If you’ve ever grown up with a sibling, older or younger, you would know exactly how the passive aggressive love works around your heart for them. You hate them, you fight with them, there is a lot of verbal and physical abuse involved, but at the end of the day you just cannot live without them.

Patakha, releasing this year, narrates a similar story between two sisters who’ve been at each others necks since the beginning of their time. The trailer begins with them verbally abusing each other as kids and transitioning the same abuses as they grow older, indicating that they never really stopped disliking the other. The scenes transition into them fighting over a stolen smoke by the elder sister, when the younger one hits her with a shoe and the next thing you see is a physical cat-dog fight in public with their friend supporting the entire scene. We then get introduced to the father who, at this point, is done with his kids and their behaviour.

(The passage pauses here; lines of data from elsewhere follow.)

===== config.mk =====
export PLATFORM = sky130hd
export DESIGN_NAME = pipe_skid_buf
export DESIGN_NICKNAME = d
export VERILOG_FILES = /design/src/rtl/pipe_skid_buf.sv
export SDC_FILE = /design/constraint.sdc
export NUM_CORES = 1
export LEC_CHECK = 0
export ABC_AREA = 1
export BUFFER_PORTS_ARGS = -buffer_cell sky130_fd_sc_hd__buf_4
export CAP_MARGIN = 20
export CORE_UTILIZATION = 48
export DETAILED_ROUTE_END_ITERATION = 7
export PLACE_DENSITY_LB_ADDON = 0.3
export SETUP_SLACK_MARGIN = 0.02
export SYNTH_ARGS = -nofsm -noshare
export SYNTH_HDL_FRONTEND = slang
export SYNTH_SLANG_ARGS = --single-unit
export TNS_END_PERCENT = 100

===== constraint.sdc =====
create_clock -name clk -period 1.5 [get_ports clk]
set_input_delay 0.075 -clock clk [delete_from_list [all_inputs] [get_ports clk]]
set_output_delay 0.075 -clock clk [all_outputs]
set_load 0.03 [all_outputs]

===== src/rtl/pipe_skid_buf.sv =====
// Two-entry skid buffer for the fetch/decode boundary, falling-edge clocked.
// Optional stall/flush statistics enabled by defining PIPE_SKID_BUF_STATS_EN.
module pipe_skid_buf #(
   parameter int unsigned WIDTH = 64,
   parameter logic [WIDTH-1:0] NOP_VALUE = {WIDTH{1'b0}}
) (
   input  logic             clk,
   input  logic             rst,
   input  logic             i_valid,
   input  logic [WIDTH-1:0] i_data,
   output logic             o_ready,
   output logic             o_valid,
   output logic [WIDTH-1:0] o_data,
   input  logic             i_ready,
   input  logic             i_flush,
`ifdef PIPE_SKID_BUF_STATS_EN
   output logic [15:0]      o_stall_cnt,
   output logic [7:0]       o_flush_cnt,
`endif
   output logic [1:0]       o_count
);

   typedef enum logic [1:0] {
      EMPTY = 2'd0,
      BUSY  = 2'd1,
      FULL  = 2'd2
   } state_t;

   state_t           state_q, state_d;
   logic [WIDTH-1:0] main_q, main_d;
   logic [WIDTH-1:0] skid_q, skid_d;
   logic             in_fire, out_fire;

   assign o_ready = (state_q != FULL);
   assign o_valid = (state_q != EMPTY);
   assign o_data  = main_q;
   assign o_count = state_q;

   assign in_fire  = i_valid & o_ready;
   assign out_fire = o_valid & i_ready;

   // State and payload registers, updated on the falling edge
   always_ff @(negedge clk or negedge rst) begin
      if (!rst) begin
         state_q <= EMPTY;
         main_q  <= NOP_VALUE;
         skid_q  <= NOP_VALUE;
      end else begin
         state_q <= state_d;
         main_q  <= main_d;
         skid_q  <= skid_d;
      end
   end

   // Next state and payload moves; flush overrides every transfer
   always_comb begin
      state_d = state_q;
      main_d  = main_q;
      skid_d  = skid_q;
      if (i_flush) begin
         state_d = EMPTY;
         main_d  = NOP_VALUE;
         skid_d  = NOP_VALUE;
      end else begin
         case (state_q)
            EMPTY: begin
               if (in_fire) begin
                  main_d  = i_data;
                  state_d = BUSY;
               end
            end
            BUSY: begin
               if (in_fire && out_fire) begin
                  main_d = i_data;
               end else if (in_fire) begin
                  skid_d  = i_data;
                  state_d = FULL;
               end else if (out_fire) begin
                  main_d  = NOP_VALUE;
                  state_d = EMPTY;
               end
            end
            FULL: begin
               if (out_fire) begin
                  main_d  = skid_q;
                  skid_d  = NOP_VALUE;
                  state_d = BUSY;
               end
            end
            default: begin
               state_d = EMPTY;
               main_d  = NOP_VALUE;
               skid_d  = NOP_VALUE;
            end
         endcase
      end
   end

`ifdef PIPE_SKID_BUF_STATS_EN
   logic [15:0] stall_q;
   logic [7:0]  flush_q;

   assign o_stall_cnt = stall_q;
   assign o_flush_cnt = flush_q;

   // Saturating event counters, cleared only by reset
   always_ff @(negedge clk or negedge rst) begin
      if (!rst) begin
         stall_q <= '0;
         flush_q <= '0;
      end else begin
         if (i_valid && !o_ready && stall_q != 16'hFFFF)
            stall_q <= stall_q + 16'd1;
         if (i_flush && flush_q != 8'hFF)
            flush_q <= flush_q + 8'd1;
      end
   end
`endif

endmodule


==> flow_summary.toml <==
[worst_setup_path]
crit_required_ns = 1.42
path_delay_family = "flip-flops"
cp.depth = 4
cp-endpoint = "o_valid"
path_class = "register to output pin"
critPathCaptureType = "output pin"
cp_max_fo = 6
reg2reg_slack_ns = -0.51
critPathSlowestCell = "dfrtn_1"
cp_cell_sequence = "buf_12 -> nor2_4 -> inv_8 -> buf_6"
rr_startpoint = "o_count[1]"
ff2ff_path_depth = 11
cp_data_arrival_time_ns = 2.01
cp-start-kind = "register"
worst_path_largest_cell_delay_ns = 0.37
critPathLaunch = "o_count[1]"
cp_num_buf_inv = 3
regToRegEndpoint = "skid_q[57]"

[die]
io_pins = 137
fp.dieArea_um2 = 15100
die_w_um = 123
core-area_um2 = 14000
rows = 43
die-height_um = 123
start_util_pct = 49.8

[placement]
place_ws_ns = -0.564
port_buffers = 136
gp_congestion = 0.824
place_hpwl_mm = 12.4

[synthesis]
synth_area_um2 = 6990
syn_nets = 1108
syn_area_per_cell_um2 = 6.73
synthesis.instances = 1039
ys_ff_latch = 130
yosysWarnings = 0
synth_cell_types = 17
yosysSeqAreaShare_pct = 46.5

[global_routing]
grt-ovfl-total = 0
grt_pass1_wl_mm = 43.4
grt_pass1_vias = 8121
grt_max_degree = 49
grt_antenna_before_repair = 0
grt_usage_pct = 38.9

[clock_tree]
cts_root_buffer = "clkbuf_16"
cts.sinks = 130
clk_latency_ns = 0.41
clk_pin_slew_ns = 0.04
cts-buffers-inserted = 17
h-tree-depth = 4
tritoncts = "built"
hold_buffers = 0
cts_buffer_depth = 2

[timing]
clock_skew_ns = 0.00592
fin_setup_tns_ns = -77.22
worstMarginPinSlew_ns = 0.464
finalSetupViolCount = 197
setup_slack_ns = -0.584
slew_viol_final = 0
rsz0062_at_grt = "yes"
relSlewSlack_pct = 69.0
hold_viol_final = 0

[route]
ant_nets = 0
drt_iter0_drc = 1046
vias_per_cell = 5.74
post-route-drc-count = 0
firstDrtPassIters = 6
wire_per_inst_um = 19.8
vias = 8495
totalWireLength_mm = 29.3

[power_and_ir_drop]
total_power_mw = 13.4
p_int_mw = 8.74
seq_power_share_pct = 31.7
p_leak_nw = 6.23
p_switching_mw = 4.64
power_frac_clock_pct = 29.2
p_sw_share_pct = 34.7
powerDensity_nw_per_um2 = 1190
vdd_drop_max_uv = 807
p_comb_share_pct = 39.1

[layout]
fillers = 854
area_growth_syn_to_layout_pct = 60.8
multi_input_area_um2 = 3210
final_common_cell = "nand2_1"
seq_area_um2 = 3250
post_route_cells_drive_above_1_share_pct = 29.3
layout_common_cells = "nand2_1, buf_4, dfrtn_1"
fin_nets = 1359
utilization_pct = 80.1
n_antenna_cell = 0

[run]
max_cap_viol_count = 0

[status]
status = "complete, but fails checks"
violations = "negative setup slack"

[min_path]
worst_hold_path_type = "input port to asynchronous set/reset pin"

The plotline of the film begins when the father is bribed with 4 lakhs to get any one of his daughters married to a known pervert of the village. He accepts the money and now the choice gets onto the girls as to who would be willing to step into the man’s house as a bride. In the process of all this, we get to see how both the girls have love interests in their life and are willing to run away with them.
When faced with the bribe and the forced marriage with the pervert, the girls take their steps and run away with their respective boyfriends. Here comes the end of the trailer, where one of the sister enters her newly married house with a ghoonghat and lifts it up only to see her own sister also present there, after her own runaway shenanigans.

The trailer ends with a lovely line spoken by the Late Mr. Atal Bihari Vajpayee – we have the freedom to choose our enemies but not our neighbours, and we have the freedom to choose our relationships but not our relatives. This line over the scene of both the sisters breaking down in front of one another after what they thought would have been their happy ever after but turned around as quickly as it started was a wonderful end.

The film looks extremely chaotic, in a good way. It’s filled with drama, emotion and a lot of humour. It is relatable to people with siblings until an extent and will thus cater to a large audience. The cast includes the Dangal girl, Sanya Malhotra with Radhika Menon, Sunil Grover, Vijay Raaz, Saanand Verma. Directed by Vishal Bhardwaj.